Vic Sotto as Ron Balatbat
Dawn Zulueta as Andrea Balatbat

Supporting cast
JC Santos as Christian Balatbat
Daniel Matsunaga as Benjo Marasigan
Sue Ramirez as Rihanna Biglang-awa
Gabbi Garcia as Alexandra Balatbat
Ruru Madrid as Diego Bartolome
Andrea Torres as Agatha Bayona
Baby Baste as Riley Balatbat

Special participation
Alden Richards as Cameo Role
Maine Mendoza
Kristine Hermosa-Sotto as young Andrea
Oyo Sotto as young Ron
Jose Manalo
Wally Bayola
Paolo Ballesteros
Kitkat
Roi Vinzon
Lharby Policarpio

Production

Development
On August 15, 2017, a story conference was held announcing the movie and Vic Sotto's return to the Metro Manila Film Festival (MMFF) after skipping it for a year after his movie Enteng Kabisote 10 and the Abangers didn’t make it to last year’s lineup.
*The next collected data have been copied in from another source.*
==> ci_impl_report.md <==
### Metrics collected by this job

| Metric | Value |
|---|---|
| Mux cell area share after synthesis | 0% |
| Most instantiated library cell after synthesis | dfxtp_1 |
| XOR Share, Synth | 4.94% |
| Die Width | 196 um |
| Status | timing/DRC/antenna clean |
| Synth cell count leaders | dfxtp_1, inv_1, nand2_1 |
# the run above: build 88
## DSP
module DSP(A,B,C,D,CARRYIN,M,P,CARRYOUT,CARRYOUTF,CLK,OPMODE,
CEA,CEB,CEC,CED,CECARRYIN,CEM,CEP,CEOPMODE,
RSTA,RSTB,RSTC,RSTD,RSTCARRYIN,RSTM,RSTP,RSTOPMODE,
BCOUT,PCIN,PCOUT);
For scale: ~5,000 cells after synthesis, about 200 flip-flops, about 330 I/O pins, about 31,000 um2 of cells after synthesis.
Settings: LEC_CHECK=0, ABC_AREA=1, CAP_MARGIN=20, CORE_ASPECT_RATIO=0.87, CORE_MARGIN=10, CORE_UTILIZATION=23, CTS_CLUSTER_DIAMETER=176, CTS_CLUSTER_SIZE=100, GPL_ROUTABILITY_DRIVEN=1, GPL_TIMING_DRIVEN=0, MAX_ROUTING_LAYER=met5, MIN_ROUTING_LAYER=met1, PLACE_DENSITY_LB_ADDON=0.29, SETUP_SLACK_MARGIN=-0.48, SLEW_MARGIN=10, TNS_END_PERCENT=70; clock period 5.04 ns.
run.sh (not shown) runs the stock make flow with config.mk's settings and CLKGATE_MAP_FILE=.
The first run finished with setup timing left.
Change:
ABC_AREA = unset   (was 1)
CORE_ASPECT_RATIO = unset   (was 0.87)
CORE_MARGIN = 2   (was 10)
CORE_UTILIZATION = 40   (was 23)
CTS_CLUSTER_DIAMETER = unset   (was 176)
CTS_CLUSTER_SIZE = unset   (was 100)
GPL_ROUTABILITY_DRIVEN = unset   (was 1)
GPL_TIMING_DRIVEN = unset   (was 0)
MAX_ROUTING_LAYER = unset   (was met5)
MIN_ROUTING_LAYER = unset   (was met1)
PLACE_DENSITY = 0.6   (was unset)
PLACE_DENSITY_LB_ADDON = unset   (was 0.29)
SETUP_SLACK_MARGIN = unset   (was -0.48)
SLEW_MARGIN = 20   (was 10)
TNS_END_PERCENT = unset   (was 70)
clock period = 7.26 ns   (was 5.04 ns; I/O delays follow)
Result: With this change the flow completed without violations; die area decreases by 52%; non-clock buffer count decreases by 129; synthesized cell count decreases by 32%; total power decreases by 39%; wire length decreases by 44%; worst setup slack improved by 750 ps; worst hold slack improved by 18 ps.
Change:
ABC_AREA = 1   (was unset)
CORE_UTILIZATION = 68   (was 40)
CTS_CLUSTER_SIZE = 99   (was unset)
TNS_END_PERCENT = 5   (was unset)
clock period = 3.15 ns   (was 7.26 ns; I/O delays follow)
What happened: This time the run failed in global routing with GRT-0116. Die area went down by about 34%. Synthesized area went up by about 12%. Synthesized cell count went up by about 50%.
Change:
ABC_AREA = unset   (was 1)
CORE_UTILIZATION = 65   (was 68)
CTS_CLUSTER_SIZE = 86   (was 99)
PLACE_DENSITY = unset   (was 0.6)
SETUP_SLACK_MARGIN = 0.09   (was unset)
TNS_END_PERCENT = unset   (was 5)
clock period = 5.9 ns   (was 3.15 ns; I/O delays follow)
The changed run ran to the end with violations: setup timing.
Die size went down by 6.2%.
Synthesized area went down by 10%.
Synthesized cell count went down by 32%.
Change:
CAP_MARGIN = 5   (was 20)
CORE_UTILIZATION = 68   (was 65)
CTS_CLUSTER_DIAMETER = 29   (was unset)
HOLD_SLACK_MARGIN = -0.08   (was unset)
MAX_ROUTING_LAYER = met4   (was unset)
SETUP_SLACK_MARGIN = 0.73   (was 0.09)
What happened: With this change the flow aborted during global routing. Synthesized cell count stays the same. Synthesized area stays the same. Die area came out lower by 4.3%.


== build 86 ==
The RTL this note starts from:
==> flow/design.v <==
module reg_mux(in,out,clk,ce,rst);
parameter WIDTH=18;
parameter PIPELINE=0; 
parameter RESET_TYPE="SYNC";  
input[WIDTH-1:0] in;
input clk,ce,rst;
output reg[WIDTH-1:0] out;
generate
	if(PIPELINE && RESET_TYPE=="SYNC") begin
		always @(posedge clk) begin
			if(rst) begin
				out<=0;
			end
			else if(ce) begin
				out<=in;
			end
		end
	end
endgenerate
generate
	if(PIPELINE && RESET_TYPE=="ASYNC") begin
		always @(posedge clk or posedge rst) begin
			if (rst) begin
				out<=0;
			end
			else if (ce) begin
				out<=in;
			end
		end
	end
endgenerate
generate
	if(PIPELINE==0) begin
		always @(*) begin
			out=in;
		end
	end
endgenerate
endmodule
module DSP(A,B,C,D,CARRYIN,M,P,CARRYOUT,CARRYOUTF,CLK,OPMODE,
CEA,CEB,CEC,CED,CECARRYIN,CEM,CEP,CEOPMODE,
RSTA,RSTB,RSTC,RSTD,RSTCARRYIN,RSTM,RSTP,RSTOPMODE,
BCOUT,PCIN,PCOUT);
input[17:0] A, B, D;
input[47:0] C,PCIN;
input[7:0] OPMODE;
input CARRYIN,CLK,CEA,CEB,CEC,CECARRYIN,CED,CEM,CEP,CEOPMODE;
input RSTA,RSTB,RSTC,RSTD,RSTCARRYIN,RSTM,RSTP,RSTOPMODE;
output wire[35:0] M;
output wire[47:0] P,PCOUT;
output wire[17:0] BCOUT;
output CARRYOUT,CARRYOUTF;
parameter A0REG=0;	 
parameter A1REG=1; 
parameter B0REG=0;
parameter B1REG=1;
parameter CREG=1;
parameter DREG=1;
parameter MREG=1;
parameter PREG=1;
parameter CARRYINREG=1;
parameter CARRYOUTREG=1;
parameter OPMODEREG=1;
parameter CARRYINSEL="OPMODE5";  
parameter B_INPUT="DIRECT";  
parameter RSTTYPE="SYNC";   
wire[7:0] OPMODE_REG;
wire[17:0] D_REG;
reg[17:0] B0_IN;
wire[17:0] B0_REG;
reg[17:0] PRE_RESULT;
wire[17:0] B1_IN;
wire[17:0] B1_REG;
wire[17:0] A0_REG;
wire[17:0] A1_REG;
wire[35:0] Product_Result;
wire[35:0] M_REG;
reg[47:0] X_OUT;
reg[47:0] Z_OUT;
wire[48:0] Post_Result;
wire[47:0] C_REG;
reg Carry_IN;  
wire CIN; 
wire Carry_Out_In;
reg_mux #(.WIDTH(18), .PIPELINE(DREG), .RESET_TYPE(RSTTYPE)) DREG_INST(.in(D), .out(D_REG), .clk(CLK), .ce(CED), .rst(RSTD));
reg_mux #(.WIDTH(18), .PIPELINE(B0REG), .RESET_TYPE(RSTTYPE)) B0REG_INST(.in(B0_IN), .out(B0_REG), .clk(CLK), .ce(CEB), .rst(RSTB));
reg_mux #(.WIDTH(18), .PIPELINE(B1REG), .RESET_TYPE(RSTTYPE)) B1REG_INST(.in(B1_IN), .out(B1_REG), .clk(CLK), .ce(CEB), .rst(RSTB));
reg_mux #(.WIDTH(18), .PIPELINE(A0REG), .RESET_TYPE(RSTTYPE)) A0REG_INST(.in(A), .out(A0_REG), .clk(CLK), .ce(CEA), .rst(RSTA));
reg_mux #(.WIDTH(18), .PIPELINE(A1REG), .RESET_TYPE(RSTTYPE)) A1REG_INST(.in(A0_REG), .out(A1_REG), .clk(CLK), .ce(CEA), .rst(RSTA));
reg_mux #(.WIDTH(48), .PIPELINE(CREG), .RESET_TYPE(RSTTYPE)) CREG_INST(.in(C), .out(C_REG), .clk(CLK), .ce(CEC), .rst(RSTC));
reg_mux #(.WIDTH(36), .PIPELINE(MREG), .RESET_TYPE(RSTTYPE)) MREG_INST(.in(Product_Result), .out(M_REG), .clk(CLK), .ce(CEM), .rst(RSTM));
reg_mux #(.WIDTH(1), .PIPELINE(CARRYINREG), .RESET_TYPE(RSTTYPE)) CYIREG_INST(.in(Carry_IN), .out(CIN), .clk(CLK), .ce(CECARRYIN), .rst(RSTCARRYIN));
reg_mux #(.WIDTH(8), .PIPELINE(OPMODEREG), .RESET_TYPE(RSTTYPE)) OPMODEREG_INST(.in(OPMODE), .out(OPMODE_REG), .clk(CLK), .ce(CEOPMODE), .rst(RSTOPMODE));
reg_mux #(.WIDTH(1), .PIPELINE(CARRYOUTREG), .RESET_TYPE(RSTTYPE)) CYOREG_INST(.in(Carry_Out_In), .out(CARRYOUT), .clk(CLK), .ce(CECARRYIN), .rst(RSTCARRYIN));
reg_mux #(.WIDTH(48), .PIPELINE(PREG), .RESET_TYPE(RSTTYPE)) PREG_INST(.in(Post_Result), .out(P), .clk(CLK), .ce(CEP), .rst(RSTP));
always @(*) begin
	case(B_INPUT)
		"DIRECT": B0_IN=B;
		"CASCADE": B0_IN=BCOUT;
		default: B0_IN=0;
	endcase
end
always @(*) begin
	if(OPMODE_REG[6])
		PRE_RESULT= D_REG - B0_REG;	
	else
		PRE_RESULT= D_REG + B0_REG;
end
assign B1_IN=(OPMODE_REG[4])? PRE_RESULT: B0_REG;
assign Product_Result=B1_REG * A1_REG;
assign M=M_REG;
always @(*) begin
	case(CARRYINSEL)
		"CARRYIN": Carry_IN=CARRYIN;
		"OPMODE5": Carry_IN=OPMODE_REG[5];
		default: Carry_IN=0;
	endcase
end
always @(*) begin
	case({ OPMODE_REG[3], OPMODE_REG[2]})
		0: Z_OUT=0;
		1: Z_OUT=PCIN;
		2: Z_OUT=P;
		3: Z_OUT=C_REG;
	endcase
end
always @(*) begin
	case( {OPMODE_REG[1], OPMODE_REG[0]})
		0: X_OUT=0;
		1: X_OUT={ {13{M_REG[35]}} , M_REG[34:0] };  
 		2: X_OUT=P;
		3: X_OUT={D_REG[11:0], A1_REG, B1_REG};    
	endcase
end
assign Post_Result= ( OPMODE_REG[7] )? (Z_OUT-(X_OUT+CIN)) : (Z_OUT+X_OUT+CIN) ;
assign Carry_Out_In=Post_Result[48];
assign BCOUT= B1_REG;
assign CARRYOUTF= CARRYOUT;
assign PCOUT=P;
endmodule
==> inputs of juniper <==
// ahb_lite_fir_filter
module ahb_lite_fir_filter(
    input clk,
          n_rst,
    input logic hsel,
    input logic [3:0] haddr,
    input logic hsize,
    input logic [1:0] htrans,
    input logic hwrite,
    input logic [15:0] hwdata,
    output logic [15:0] hrdata,
    output logic hresp
);
make LEC_CHECK=0 CAP_MARGIN=20 CELL_PAD_IN_SITES_DETAIL_PLACEMENT=0 CELL_PAD_IN_SITES_GLOBAL_PLACEMENT=0 CORE_MARGIN=4 CORE_UTILIZATION=45 GPL_ROUTABILITY_DRIVEN=0 GPL_TIMING_DRIVEN=0 MAX_ROUTING_LAYER=met5 PLACE_DENSITY_LB_ADDON=0.18 SETUP_SLACK_MARGIN=-0.55 SLEW_MARGIN=35 finish   # period 6.15 ns
run.sh (not shown) runs the stock make flow with config.mk's settings and CLKGATE_MAP_FILE=.
==> inputs of harbor, as changes to juniper <==
CELL_PAD_IN_SITES_DETAIL_PLACEMENT = default   (was 0)
CELL_PAD_IN_SITES_GLOBAL_PLACEMENT = default   (was 0)
CORE_MARGIN = 2   (was 4)
CORE_UTILIZATION = 40   (was 45)
CTS_CLUSTER_DIAMETER = 148   (was default)
GPL_TIMING_DRIVEN = default   (was 0)
MAX_ROUTING_LAYER = default   (was met5)
PLACE_DENSITY_LB_ADDON = 0.26   (was 0.18)
SETUP_SLACK_MARGIN = default   (was -0.55)
SLEW_MARGIN = 20   (was 35)
==> flow/constraint.sdc (replaced) <==
create_clock -name core_clock -period 9.0 [get_ports {clk}]
set_input_delay 1.8000 -clock core_clock [delete_from_list [all_inputs] [get_ports {clk}]]
set_output_delay 1.8000 -clock core_clock [all_outputs]
set_load 0.01 [all_outputs]
==> inputs of delta, as changes to juniper <==
CELL_PAD_IN_SITES_DETAIL_PLACEMENT = default   (was 0)
CORE_MARGIN = 2   (was 4)
CORE_UTILIZATION = 72   (was 45)
GPL_ROUTABILITY_DRIVEN = 1   (was 0)
GPL_TIMING_DRIVEN = 1   (was 0)
PLACE_DENSITY_LB_ADDON = 0.01   (was 0.18)
SETUP_SLACK_MARGIN = 0.1   (was -0.55)
==> flow/constraint.sdc (replaced) <==
create_clock -name core_clock -period 7.62 [get_ports {clk}]
set_input_delay 1.5240 -clock core_clock [delete_from_list [all_inputs] [get_ports {clk}]]
set_output_delay 1.5240 -clock core_clock [all_outputs]
set_load 0.01 [all_outputs]
==> inputs of umber, as changes to juniper <==
CELL_PAD_IN_SITES_DETAIL_PLACEMENT = default   (was 0)
CELL_PAD_IN_SITES_GLOBAL_PLACEMENT = default   (was 0)
CORE_MARGIN = 2   (was 4)
CORE_UTILIZATION = 67   (was 45)
GPL_ROUTABILITY_DRIVEN = default   (was 0)
GPL_TIMING_DRIVEN = default   (was 0)
MAX_ROUTING_LAYER = default   (was met5)
PLACE_DENSITY_LB_ADDON = default   (was 0.18)
SETUP_SLACK_MARGIN = 2.36   (was -0.55)
SLEW_MARGIN = 20   (was 35)
==> flow/constraint.sdc (replaced) <==
create_clock -name core_clock -period 8.88 [get_ports {clk}]
set_input_delay 1.7760 -clock core_clock [delete_from_list [all_inputs] [get_ports {clk}]]
set_output_delay 1.7760 -clock core_clock [all_outputs]
set_load 0.01 [all_outputs]
==> Slide: Implementation Results <==
Physical Implementation Snapshot

Status
  • Status: failed layout checks
  • Violated Checks: negative setup slack

STA
  • # setup viols final: about 180
  • Final WS setup: -1.96 ns

Critical path
  • CP bufs+invs: 11

GRT
  • Gr usage total: a little over a third

Power
  • Top power group: registers
  • Switching Fraction: 26.7%

Route
  • WL per Instance: just under 30 um
# the run above: juniper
In the conference, Sotto said that he definitely missed doing the MMFF and he was glad that they were back. He also agrees with the rules of this year's festival to accommodate everyone regarding the line-up of combining mainstream movies and indie films in the magic 8 movies. For Sotto, the dichotomy is unnecessary because all of them are promoting the Filipino movie industry.

It is also a first for him doing a family movie genre far from his past movies which is concentrated on fantasy and action. Several artists from two rival networks ABS-CBN and GMA Network agreed to be part of the movie.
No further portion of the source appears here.